**Supplied records**
===============

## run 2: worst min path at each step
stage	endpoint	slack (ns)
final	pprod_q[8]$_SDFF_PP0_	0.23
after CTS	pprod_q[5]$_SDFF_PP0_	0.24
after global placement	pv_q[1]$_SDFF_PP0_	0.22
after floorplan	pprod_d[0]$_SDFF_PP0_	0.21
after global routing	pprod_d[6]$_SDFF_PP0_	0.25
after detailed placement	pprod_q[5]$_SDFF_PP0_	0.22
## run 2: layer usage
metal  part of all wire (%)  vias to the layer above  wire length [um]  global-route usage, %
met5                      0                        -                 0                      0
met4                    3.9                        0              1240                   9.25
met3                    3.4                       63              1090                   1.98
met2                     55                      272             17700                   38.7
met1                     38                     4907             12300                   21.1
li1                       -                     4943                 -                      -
==> src/rtl/sr_pkg.sv <==
// rtl/sr_pkg.sv - SR resolution modes and the shared next-state function.
package sr_pkg;

   typedef enum logic [1:0] {
      SR_SETDOM = 2'd0,
      SR_RSTDOM = 2'd1,
      SR_HOLD   = 2'd2,
      SR_TOGGLE = 2'd3
   } sr_mode_e;

   // Next value of one channel; s=r=1 is resolved by the compile-time mode.
   function automatic logic sr_next(input sr_mode_e mode,
                                    input logic     q,
                                    input logic     s,
                                    input logic     r,
                                    input logic     en);
      logic nxt;
      nxt = q;
      if (en) begin
         case ({s, r})
            2'b10:   nxt = 1'b1;
            2'b01:   nxt = 1'b0;
            2'b11: begin
               case (mode)
                  SR_SETDOM: nxt = 1'b1;
                  SR_RSTDOM: nxt = 1'b0;
                  SR_HOLD:   nxt = q;
                  SR_TOGGLE: nxt = ~q;
                  default:   nxt = q;
               endcase
            end
            default: nxt = q;
         endcase
      end
      return nxt;
   endfunction

endpackage

==> src/rtl/sr_cell.sv <==
// rtl/sr_cell.sv - one clocked SR channel with edge pulses and sticky conflict flag.
module sr_cell
   import sr_pkg::*;
#(
   parameter sr_mode_e MODE      = SR_RSTDOM,
   parameter logic     RESET_VAL = 1'b0
) (
   input  logic clk,
   input  logic nrst,
   input  logic s,
   input  logic r,
   input  logic en,
   input  logic clr_conflict,
   output logic q,
   output logic rise,
   output logic fall,
   output logic conflict
);

   logic q_next;
   logic conflict_hit;

   assign q_next       = sr_next(MODE, q, s, r, en);
   assign conflict_hit = en & s & r;

   always_ff @(posedge clk) begin
      if (!nrst) begin
         q        <= RESET_VAL;
         rise     <= 1'b0;
         fall     <= 1'b0;
         conflict <= 1'b0;
      end else begin
         q        <= q_next;
         rise     <= ~q & q_next;
         fall     <= q & ~q_next;
         // a new conflict outranks a clear in the same cycle
         conflict <= conflict_hit | (conflict & ~clr_conflict);
      end
   end

endmodule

===============

**What is being asked**
Retype each record, matching it exactly.

**Expected answer**
## run 2: worst min path at each step
stage	endpoint	slack (ns)
final	pprod_q[8]$_SDFF_PP0_	0.23
after CTS	pprod_q[5]$_SDFF_PP0_	0.24
after global placement	pv_q[1]$_SDFF_PP0_	0.22
after floorplan	pprod_d[0]$_SDFF_PP0_	0.21
after global routing	pprod_d[6]$_SDFF_PP0_	0.25
after detailed placement	pprod_q[5]$_SDFF_PP0_	0.22
## run 2: layer usage
metal  part of all wire (%)  vias to the layer above  wire length [um]  global-route usage, %
met5                      0                        -                 0                      0
met4                    3.9                        0              1240                   9.25
met3                    3.4                       63              1090                   1.98
met2                     55                      272             17700                   38.7
met1                     38                     4907             12300                   21.1
li1                       -                     4943                 -                      -
==> src/rtl/sr_pkg.sv <==
// rtl/sr_pkg.sv - SR resolution modes and the shared next-state function.
package sr_pkg;

   typedef enum logic [1:0] {
      SR_SETDOM = 2'd0,
      SR_RSTDOM = 2'd1,
      SR_HOLD   = 2'd2,
      SR_TOGGLE = 2'd3
   } sr_mode_e;

   // Next value of one channel; s=r=1 is resolved by the compile-time mode.
   function automatic logic sr_next(input sr_mode_e mode,
                                    input logic     q,
                                    input logic     s,
                                    input logic     r,
                                    input logic     en);
      logic nxt;
      nxt = q;
      if (en) begin
         case ({s, r})
            2'b10:   nxt = 1'b1;
            2'b01:   nxt = 1'b0;
            2'b11: begin
               case (mode)
                  SR_SETDOM: nxt = 1'b1;
                  SR_RSTDOM: nxt = 1'b0;
                  SR_HOLD:   nxt = q;
                  SR_TOGGLE: nxt = ~q;
                  default:   nxt = q;
               endcase
            end
            default: nxt = q;
         endcase
      end
      return nxt;
   endfunction

endpackage

==> src/rtl/sr_cell.sv <==
// rtl/sr_cell.sv - one clocked SR channel with edge pulses and sticky conflict flag.
module sr_cell
   import sr_pkg::*;
#(
   parameter sr_mode_e MODE      = SR_RSTDOM,
   parameter logic     RESET_VAL = 1'b0
) (
   input  logic clk,
   input  logic nrst,
   input  logic s,
   input  logic r,
   input  logic en,
   input  logic clr_conflict,
   output logic q,
   output logic rise,
   output logic fall,
   output logic conflict
);

   logic q_next;
   logic conflict_hit;

   assign q_next       = sr_next(MODE, q, s, r, en);
   assign conflict_hit = en & s & r;

   always_ff @(posedge clk) begin
      if (!nrst) begin
         q        <= RESET_VAL;
         rise     <= 1'b0;
         fall     <= 1'b0;
         conflict <= 1'b0;
      end else begin
         q        <= q_next;
         rise     <= ~q & q_next;
         fall     <= q & ~q_next;
         // a new conflict outranks a clear in the same cycle
         conflict <= conflict_hit | (conflict & ~clr_conflict);
      end
   end

endmodule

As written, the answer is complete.